Serena at Center Stage


Great athletic careers typically come in three acts. In act one, a player bursts onto the scene, possessing skills that immediately put them in the elite of their game and exuding charisma that make them media friendly and accessible. In other words, they are the sports version of a star is born. In act two, the vagaries of time exert their inevitable gravity on the star's performance and those once otherworldly skills suddenly seem more earthbound, but the star maintains his or her membership among the elite with the sort of guile and savvy learned from experience at the highest levels of the game. Then in act three, when grit, determination and wiles are no longer enough, the athlete must find a graceful way to transition into real life or the broadcast booth.

Here's a remarkable facet of Serena Williams' career: Thirteen years after she turned pro and nine years after her first Grand Slam title at the 1999 U.S. Open, she's still in act one. Martina Hingis, who turned pro a year earlier, has retired twice during that time. Other top players who came after Serena like her Belgian nemeses, Kim Clijsters and Justine Henin have arrived, won major titles and retired. Now, as Serena competes in her 10th U.S. Open, she towers over most of the field; only her sister, Venus, the reigning Wimbledon champion, ranks as an equal.

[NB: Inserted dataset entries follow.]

[src/inc/lasm_pkg.sv]
// Package for the limit alarm status and mask block.
// Assumes a single 25 MHz core clock and an 8-bit register port fed by the serial bus engine.
package lasm_pkg;

    localparam int unsigned NUM_FLAGS  = 8;
    localparam int unsigned ADDR_WIDTH = 8;

    // Register offsets on the internal register port.
    localparam logic [7:0] ADDR_LIMIT_ERROR_FLAGS = 8'h01;
    localparam logic [7:0] ADDR_ALARM_MASK_BITS   = 8'h03;

    // Reset values.
    localparam logic [7:0] STATUS_RESET = 8'h00;
    localparam logic [7:0] MASK_RESET   = 8'h00;
    localparam logic [7:0] READ_IDLE    = 8'h00;

    // Flag position of the temperature channel in modes 0, 2 and 3.
    localparam logic [2:0] TEMP_BIT = 3'h7;

    // Input-configuration modes.
    localparam logic [1:0] MODE_SINGLE_TEMP = 2'h0;
    localparam logic [1:0] MODE_SINGLE_ALL  = 2'h1;
    localparam logic [1:0] MODE_PSEUDO_DIFF = 2'h2;
    localparam logic [1:0] MODE_MIXED       = 2'h3;

    // Implemented flag bits per mode; zeros are reserved and read as zero.
    localparam logic [7:0] VALID_MODE0 = 8'hFF;
    localparam logic [7:0] VALID_MODE1 = 8'hFF;
    localparam logic [7:0] VALID_MODE2 = 8'h8F;
    localparam logic [7:0] VALID_MODE3 = 8'hBF;

    // Layout of the flag and mask bits for a given mode.
    function automatic logic [7:0] lasm_valid_bits(input logic [1:0] mode);
        logic [7:0] bits;
        bits = VALID_MODE0;
        case (mode)
            MODE_SINGLE_TEMP: bits = VALID_MODE0;
            MODE_SINGLE_ALL:  bits = VALID_MODE1;
            MODE_PSEUDO_DIFF: bits = VALID_MODE2;
            MODE_MIXED:       bits = VALID_MODE3;
            default:          bits = VALID_MODE0;
        endcase
        return bits;
    endfunction

endpackage

[src/inc/lasm_bank_if.sv]
// Carrier between the alarm control logic and the flag and mask bank.
// Assumes both ends run on the same clock.
`timescale 1ns/1ns
interface lasm_bank_if;
    logic [7:0] setVec;
    logic       statusClr;
    logic       maskWr;
    logic [7:0] maskWrData;
    logic [7:0] validBits;
    logic [7:0] statusQ;
    logic [7:0] maskQ;

    modport ctrl (output setVec, output statusClr, output maskWr, output maskWrData, output validBits,
                  input statusQ, input maskQ);
    modport bank (input setVec, input statusClr, input maskWr, input maskWrData, input validBits,
                  output statusQ, output maskQ);
endinterface

[src/design/lasm_flag_bank.sv]
// Storage of the limit error flags and the alarm mask bits.
// Assumes set vectors and write strobes come from logic on the same clock.
`timescale 1ns/1ns
module lasm_flag_bank
    import lasm_pkg::*;
(
    // Clock, reset and enable
    input  wire logic     core_clk,
    input  wire logic     reset_n,
    input  wire logic     ce,
    // Control side
    lasm_bank_if.bank     bankPort
);

    logic [7:0] status_reg;
    logic [7:0] status_next;
    logic [7:0] mask_reg;
    logic [7:0] mask_next;

    // A set arriving with the clear survives, so no event is lost.
    assign status_next = (bankPort.statusClr ? STATUS_RESET : status_reg) | bankPort.setVec;
    // Reserved positions of the current mode are never written into the mask.
    assign mask_next   = bankPort.maskWr ? (bankPort.maskWrData & bankPort.validBits) : mask_reg;

    always_ff @(posedge core_clk) begin
        if (!reset_n) begin
            status_reg <= STATUS_RESET;
            mask_reg   <= MASK_RESET;
        end else if (ce) begin
            status_reg <= status_next;
            mask_reg   <= mask_next;
        end
    end

    assign bankPort.statusQ = status_reg;
    assign bankPort.maskQ   = mask_reg;

endmodule // lasm_flag_bank

[src/design/lasm_alarm_top.sv]
// Limit alarm status and mask logic: maps comparator events to flags and drives the alarm pin.
// Assumes the serial bus engine, sequencer and configuration registers sit on the same clock.
`timescale 1ns/1ns
module lasm_alarm_top
    import lasm_pkg::*;
(
    // Clock, reset and enable
    input  wire logic                  core_clk,
    input  wire logic                  reset_n,
    input  wire logic                  ce,
    // Register port from the serial bus engine
    input  wire logic                  hostWrEn,
    input  wire logic                  hostRdEn,
    input  wire logic [ADDR_WIDTH-1:0] hostAddr,
    input  wire logic [7:0]            hostWrData,
    output logic [7:0]                 hostRdData,
    // Configuration fields held elsewhere
    input  wire logic [1:0]            inputMode,
    input  wire logic                  alarmPinEnable,
    input  wire logic                  alarmClear,
    input  wire logic [7:0]            chanDisable,
    input  wire logic                  statusClr,
    // Window comparator results from the sequencer
    input  wire logic                  evtValid,
    input  wire logic [2:0]            evtChannel,
    input  wire logic                  evtAboveHigh,
    input  wire logic                  evtBelowLow,
    // Pin and sequencer control
    output logic                       alarmOut_n,
    output logic                       monitorHalt
);

    lasm_bank_if bankBus ();

    logic [7:0] validW;
    logic       isTempW;
    logic       limitHitW;
    logic       chanAllowedW;
    logic [7:0] setVecW;
    logic [7:0] pendingW;
    logic       alarmAssertW;
    logic       selStatusW;
    logic       selMaskW;
    logic [7:0] readMuxW;

    logic [7:0] rdData_reg;
    logic [7:0] rdData_next;
    logic       alarmOut_n_reg;
    logic       alarmOut_n_next;
    logic       monitorHalt_reg;
    logic       monitorHalt_next;

    // The configured mode picks which flag positions exist.
    assign validW = lasm_valid_bits(inputMode);

    // Temperature has only an upper limit; voltage inputs trip on either side.
    assign isTempW   = (inputMode != MODE_SINGLE_ALL) && (evtChannel == TEMP_BIT);
    assign limitHitW = isTempW ? evtAboveHigh : (evtAboveHigh | evtBelowLow);

    // Disabled channels and reserved positions can never raise a flag.
    assign chanAllowedW = !chanDisable[evtChannel] && validW[evtChannel];
    assign setVecW      = (evtValid && limitHitW && chanAllowedW) ? (8'h01 << evtChannel) : STATUS_RESET;

    // Host writes to the flag register land nowhere; only the mask accepts data.
    assign selStatusW = (hostAddr == ADDR_LIMIT_ERROR_FLAGS);
    assign selMaskW   = (hostAddr == ADDR_ALARM_MASK_BITS);

    assign bankBus.setVec     = setVecW;
    assign bankBus.statusClr  = statusClr;
    assign bankBus.maskWr     = hostWrEn && selMaskW;
    assign bankBus.maskWrData = hostWrData;
    assign bankBus.validBits  = validW;

    lasm_flag_bank u_bank (
        .core_clk (core_clk),
        .reset_n  (reset_n),
        .ce       (ce),
        .bankPort (bankBus.bank)
    );

    // Masked flags still sit in the flag register; they just stop reaching the pin.
    assign pendingW        = bankBus.statusQ & ~bankBus.maskQ & validW;
    assign alarmAssertW    = (|pendingW) && alarmPinEnable && !alarmClear;
    assign alarmOut_n_next = !alarmAssertW;
    assign monitorHalt_next = alarmClear;

    // Reserved bits of the current layout read as zero; unmapped offsets return zero.
    assign readMuxW    = selStatusW ? (bankBus.statusQ & validW) :
                         selMaskW   ? (bankBus.maskQ & validW) : READ_IDLE;
    assign rdData_next = hostRdEn ? readMuxW : rdData_reg;

    // A low clock enable freezes every register here, so events arriving then are dropped, not queued.

    always_ff @(posedge core_clk) begin
        if (!reset_n) begin
            rdData_reg      <= READ_IDLE;
            alarmOut_n_reg  <= 1'b1;
            monitorHalt_reg <= 1'b0;
        end else if (ce) begin
            rdData_reg      <= rdData_next;
            alarmOut_n_reg  <= alarmOut_n_next;
            monitorHalt_reg <= monitorHalt_next;
        end
    end

    assign hostRdData  = rdData_reg;
    assign alarmOut_n  = alarmOut_n_reg;
    assign monitorHalt = monitorHalt_reg;

    function automatic logic maskQBit();
        return |(setVecW & bankBus.maskQ);
    endfunction
endmodule // lasm_alarm_top

[config.mk]
export PLATFORM = sky130hd
export DESIGN_NAME = lasm_alarm_top
export DESIGN_NICKNAME = d
export VERILOG_FILES = /design/src/inc/lasm_pkg.sv /design/src/inc/lasm_bank_if.sv /design/src/design/lasm_flag_bank.sv /design/src/design/lasm_alarm_top.sv
export SDC_FILE = /design/constraint.sdc
export NUM_CORES = 1
export LEC_CHECK = 0
export BUFFER_PORTS_ARGS = -buffer_cell sky130_fd_sc_hd__buf_2
export CORE_MARGIN = 5
export CORE_UTILIZATION = 45
export CTS_BUF_LIST = sky130_fd_sc_hd__clkbuf_2
export DETAILED_ROUTE_END_ITERATION = 16
export PLACE_DENSITY = 0.74
export SYNTH_ARGS = -nofsm -noshare
export SYNTH_HDL_FRONTEND = slang
export SYNTH_SLANG_ARGS = --single-unit
export TNS_END_PERCENT = 30
[constraint.sdc]
create_clock -name core_clk -period 3.45 [get_ports core_clk]
set_input_delay 0.345 -clock core_clk [delete_from_list [all_inputs] [get_ports core_clk]]
set_output_delay 0.345 -clock core_clk [all_outputs]
set_load 0.03 [all_outputs]
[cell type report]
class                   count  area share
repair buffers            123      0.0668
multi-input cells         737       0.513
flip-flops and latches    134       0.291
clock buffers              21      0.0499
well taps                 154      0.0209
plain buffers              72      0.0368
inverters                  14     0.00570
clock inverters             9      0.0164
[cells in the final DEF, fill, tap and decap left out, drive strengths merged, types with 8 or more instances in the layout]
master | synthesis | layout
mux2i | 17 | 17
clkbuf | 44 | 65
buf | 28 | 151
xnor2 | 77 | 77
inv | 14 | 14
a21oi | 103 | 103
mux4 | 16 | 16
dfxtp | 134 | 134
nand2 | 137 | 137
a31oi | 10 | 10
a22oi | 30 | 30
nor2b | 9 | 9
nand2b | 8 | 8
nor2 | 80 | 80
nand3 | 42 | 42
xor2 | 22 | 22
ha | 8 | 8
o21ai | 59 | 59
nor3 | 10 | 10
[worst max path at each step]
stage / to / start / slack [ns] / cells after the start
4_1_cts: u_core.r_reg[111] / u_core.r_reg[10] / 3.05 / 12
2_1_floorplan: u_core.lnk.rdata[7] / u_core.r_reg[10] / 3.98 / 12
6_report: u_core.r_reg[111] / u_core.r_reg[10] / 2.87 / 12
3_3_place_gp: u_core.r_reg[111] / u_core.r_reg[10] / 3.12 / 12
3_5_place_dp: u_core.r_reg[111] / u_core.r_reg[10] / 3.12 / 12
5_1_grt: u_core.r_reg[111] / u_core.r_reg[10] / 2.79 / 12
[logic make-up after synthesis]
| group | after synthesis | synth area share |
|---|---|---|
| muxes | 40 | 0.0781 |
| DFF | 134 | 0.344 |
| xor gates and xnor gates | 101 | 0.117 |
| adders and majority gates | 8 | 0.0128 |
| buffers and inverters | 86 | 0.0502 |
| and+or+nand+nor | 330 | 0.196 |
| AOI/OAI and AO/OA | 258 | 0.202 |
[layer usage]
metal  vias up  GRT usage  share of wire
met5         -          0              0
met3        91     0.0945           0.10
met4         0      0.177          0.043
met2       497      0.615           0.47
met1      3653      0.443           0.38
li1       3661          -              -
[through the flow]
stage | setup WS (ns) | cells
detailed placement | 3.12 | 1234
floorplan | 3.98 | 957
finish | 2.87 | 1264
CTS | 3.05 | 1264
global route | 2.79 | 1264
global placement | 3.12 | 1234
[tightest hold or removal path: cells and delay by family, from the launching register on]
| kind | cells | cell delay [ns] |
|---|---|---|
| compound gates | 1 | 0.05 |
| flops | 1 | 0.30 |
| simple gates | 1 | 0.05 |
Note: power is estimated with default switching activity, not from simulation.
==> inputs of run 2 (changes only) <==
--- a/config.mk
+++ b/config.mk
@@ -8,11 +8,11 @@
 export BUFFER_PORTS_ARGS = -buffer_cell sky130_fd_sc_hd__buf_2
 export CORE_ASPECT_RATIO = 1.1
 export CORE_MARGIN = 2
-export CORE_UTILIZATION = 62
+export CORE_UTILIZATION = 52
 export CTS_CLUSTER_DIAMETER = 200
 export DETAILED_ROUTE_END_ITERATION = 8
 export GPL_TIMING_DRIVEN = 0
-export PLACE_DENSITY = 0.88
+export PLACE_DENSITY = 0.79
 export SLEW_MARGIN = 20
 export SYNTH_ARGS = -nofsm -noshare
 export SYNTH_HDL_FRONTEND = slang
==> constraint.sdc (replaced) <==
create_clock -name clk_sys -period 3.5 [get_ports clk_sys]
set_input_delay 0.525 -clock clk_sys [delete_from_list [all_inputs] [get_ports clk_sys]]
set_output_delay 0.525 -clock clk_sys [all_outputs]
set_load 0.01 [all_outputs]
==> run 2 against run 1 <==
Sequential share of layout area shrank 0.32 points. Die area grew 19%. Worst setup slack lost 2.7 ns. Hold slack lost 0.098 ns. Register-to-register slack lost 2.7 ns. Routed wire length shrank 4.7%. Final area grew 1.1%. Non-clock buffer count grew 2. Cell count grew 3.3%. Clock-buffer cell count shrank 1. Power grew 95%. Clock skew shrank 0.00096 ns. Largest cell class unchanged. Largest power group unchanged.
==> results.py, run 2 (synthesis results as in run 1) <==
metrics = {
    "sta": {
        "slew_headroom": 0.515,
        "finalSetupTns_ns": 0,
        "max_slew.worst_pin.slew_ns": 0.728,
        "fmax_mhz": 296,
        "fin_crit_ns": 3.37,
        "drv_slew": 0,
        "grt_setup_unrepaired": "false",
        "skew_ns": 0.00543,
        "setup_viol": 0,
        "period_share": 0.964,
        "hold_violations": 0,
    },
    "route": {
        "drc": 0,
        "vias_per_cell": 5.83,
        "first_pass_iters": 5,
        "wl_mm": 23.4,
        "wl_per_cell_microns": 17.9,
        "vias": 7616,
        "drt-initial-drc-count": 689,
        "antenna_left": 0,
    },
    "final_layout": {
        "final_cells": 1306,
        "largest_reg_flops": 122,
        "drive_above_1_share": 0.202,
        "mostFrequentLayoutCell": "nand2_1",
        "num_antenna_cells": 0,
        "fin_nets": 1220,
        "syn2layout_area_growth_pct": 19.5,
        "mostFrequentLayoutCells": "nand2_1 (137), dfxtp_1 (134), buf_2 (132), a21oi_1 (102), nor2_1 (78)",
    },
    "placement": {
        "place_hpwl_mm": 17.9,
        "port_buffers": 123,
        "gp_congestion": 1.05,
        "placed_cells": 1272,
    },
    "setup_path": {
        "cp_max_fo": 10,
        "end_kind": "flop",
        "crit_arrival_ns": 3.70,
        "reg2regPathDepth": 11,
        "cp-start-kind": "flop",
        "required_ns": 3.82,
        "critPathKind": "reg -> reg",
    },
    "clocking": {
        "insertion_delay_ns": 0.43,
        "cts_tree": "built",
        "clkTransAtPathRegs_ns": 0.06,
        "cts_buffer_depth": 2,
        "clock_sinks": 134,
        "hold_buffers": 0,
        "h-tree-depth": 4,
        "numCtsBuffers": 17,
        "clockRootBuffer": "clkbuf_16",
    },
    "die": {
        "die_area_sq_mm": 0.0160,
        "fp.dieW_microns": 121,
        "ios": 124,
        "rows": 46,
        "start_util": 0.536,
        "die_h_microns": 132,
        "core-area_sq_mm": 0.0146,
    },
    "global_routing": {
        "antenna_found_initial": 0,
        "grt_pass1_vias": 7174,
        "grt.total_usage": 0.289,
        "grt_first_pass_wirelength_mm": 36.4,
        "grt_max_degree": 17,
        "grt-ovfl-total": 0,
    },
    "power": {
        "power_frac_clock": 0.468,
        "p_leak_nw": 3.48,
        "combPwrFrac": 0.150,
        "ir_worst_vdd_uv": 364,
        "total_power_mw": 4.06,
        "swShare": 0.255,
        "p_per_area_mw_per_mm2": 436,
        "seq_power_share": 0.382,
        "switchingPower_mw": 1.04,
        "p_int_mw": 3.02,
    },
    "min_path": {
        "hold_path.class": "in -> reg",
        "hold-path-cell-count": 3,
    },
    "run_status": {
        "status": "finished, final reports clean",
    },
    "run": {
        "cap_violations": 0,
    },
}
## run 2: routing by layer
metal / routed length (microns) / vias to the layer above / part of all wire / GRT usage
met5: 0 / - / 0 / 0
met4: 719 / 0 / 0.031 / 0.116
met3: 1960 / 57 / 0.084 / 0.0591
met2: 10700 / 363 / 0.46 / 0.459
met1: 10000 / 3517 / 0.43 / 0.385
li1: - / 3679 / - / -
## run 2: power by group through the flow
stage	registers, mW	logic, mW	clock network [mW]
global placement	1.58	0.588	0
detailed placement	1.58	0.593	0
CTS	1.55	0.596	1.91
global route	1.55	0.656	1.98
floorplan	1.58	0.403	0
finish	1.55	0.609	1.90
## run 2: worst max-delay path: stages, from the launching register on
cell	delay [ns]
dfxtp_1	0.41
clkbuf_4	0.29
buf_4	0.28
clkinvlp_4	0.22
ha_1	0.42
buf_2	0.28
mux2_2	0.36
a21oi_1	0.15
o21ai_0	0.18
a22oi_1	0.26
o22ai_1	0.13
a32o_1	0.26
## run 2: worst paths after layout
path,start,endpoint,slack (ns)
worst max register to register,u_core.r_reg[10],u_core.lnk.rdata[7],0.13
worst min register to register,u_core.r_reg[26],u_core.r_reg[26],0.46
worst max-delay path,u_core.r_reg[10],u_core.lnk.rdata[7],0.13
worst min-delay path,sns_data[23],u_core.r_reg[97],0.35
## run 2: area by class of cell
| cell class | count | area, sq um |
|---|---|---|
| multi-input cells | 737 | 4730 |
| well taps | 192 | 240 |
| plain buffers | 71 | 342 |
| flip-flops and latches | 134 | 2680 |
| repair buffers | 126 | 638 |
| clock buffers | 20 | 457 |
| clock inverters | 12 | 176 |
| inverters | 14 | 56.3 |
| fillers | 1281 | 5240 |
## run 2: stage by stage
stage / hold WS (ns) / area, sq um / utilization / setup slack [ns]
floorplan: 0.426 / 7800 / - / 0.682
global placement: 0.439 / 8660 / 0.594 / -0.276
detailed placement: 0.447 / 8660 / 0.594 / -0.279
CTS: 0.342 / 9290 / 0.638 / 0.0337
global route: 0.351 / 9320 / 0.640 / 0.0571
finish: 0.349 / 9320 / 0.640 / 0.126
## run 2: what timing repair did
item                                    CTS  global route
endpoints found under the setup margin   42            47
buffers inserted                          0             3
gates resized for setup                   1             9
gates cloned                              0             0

Three years ago, you could have made a few bucks by betting a tennis buff that the Williamses would still be on top of the tennis world in 2008. It would have seemed that they would be too enmeshed in designing clothes and homes, doing reality television and otherwise milking their celebrity to bother with the sweaty precincts of the tennis courts. It seemed that Serena in particular would only deal with tennis to model her new outfits, which she designed first for Puma and now for Nike.


Instead, Serena has been on a mission to regain her past glory. She has played more tournaments this year than any time since 2002, when she was arguably the best athlete in the world. That year she won the French Open, Wimbledon, the U.S. Open, and in January 2003, she won the Australian Open, becoming one of only seven tennis players to hold all four major titles at once. In addition, she didn't drop a set en route to her Wimbledon and U.S. Open championships.

Serena's game is the epitome of power tennis. When she is on her game, her serve is ferocious and her volleys are intimidating. It isn't uncommon to see her opponents simply wilt under the heat of Serena's attack. Rare exceptions were Henin and Clijsters. Watching them play against Williams was comparable to watching Muhammad Ali in his archetypal 1974 title bout versus George Foreman. Clijsters and Henin madeWilliams run all over the court, and they would capitalize on each error. There are only two other players who are not intimidated by Williams, her sister and Maria Sharapova. And against them, Williams plays a more complete game with more strategy evident in her approach.

I figured that Williams couldn't rely so heavily on her athleticism for so long, but barring some surprise upset at the U.S. Open this week I'm wrong. Clijsters and Henin were the first group of tennis players to emerge knowing that the road to No. 1 goes through Williams. They created games to beat her, then burned out at an early age. Now, the latest wave of top women tennis players will be onstage at the Open, Jelena Jankovic, Ana Ivanovic and Dinara Safina. So far they have been alternately brilliant and shaky. Safina double faulted 17 times in losing her gold medal match in the Olympics, and Ivanovic didn't make it to the first weekend of this Open.

The only major problem is the draw. The Williams sisters are both in the top half of the bracket and slated to meet in the fourth round, far too early in the tournament for such a classic matchup. The women's final of the U.S. Open is the only tennis match that starts in prime time on network television and the Williamses are the reason why.


Venus Williams cemented her spot among the all-time greats of her sport with her fifth Wimbledon singles title in July. With this U.S. Open, Serena can start to assure her spot in the inner circle of greatness. The Open has a surface well suited to her playing style and rust certainly won't be a factor. This has been her stage. During her 1999 finals win, I recall being on the streets of New York and the vibe seemed distracted as if there was something more important going on. 2002 will be remembered for Serena's attire, but her catsuit seems prescient now rather than garish. Since then, we've watched an endless procession of swimmers, sprinters and even Australian women's basketball players compete in the Beijing Olympics in similar outfits. An athletic body is typically earned with hard work and is worthy of a bit of self-celebration.

Serena's legacy will depend on winning Grand Slam events. So far she is a few wins shy of 400, which pales compared to Steffi Graf's 900 or Martina Navratilova's 1442. However, she is still in her first act. Williams turns 27 in a few weeks, and she's in a sport where many top players are long gone by that age. In other words, we're still seeing the first phase of a career that could, barring injury, go on for a very long time.


Martin Johnson is a New York writer.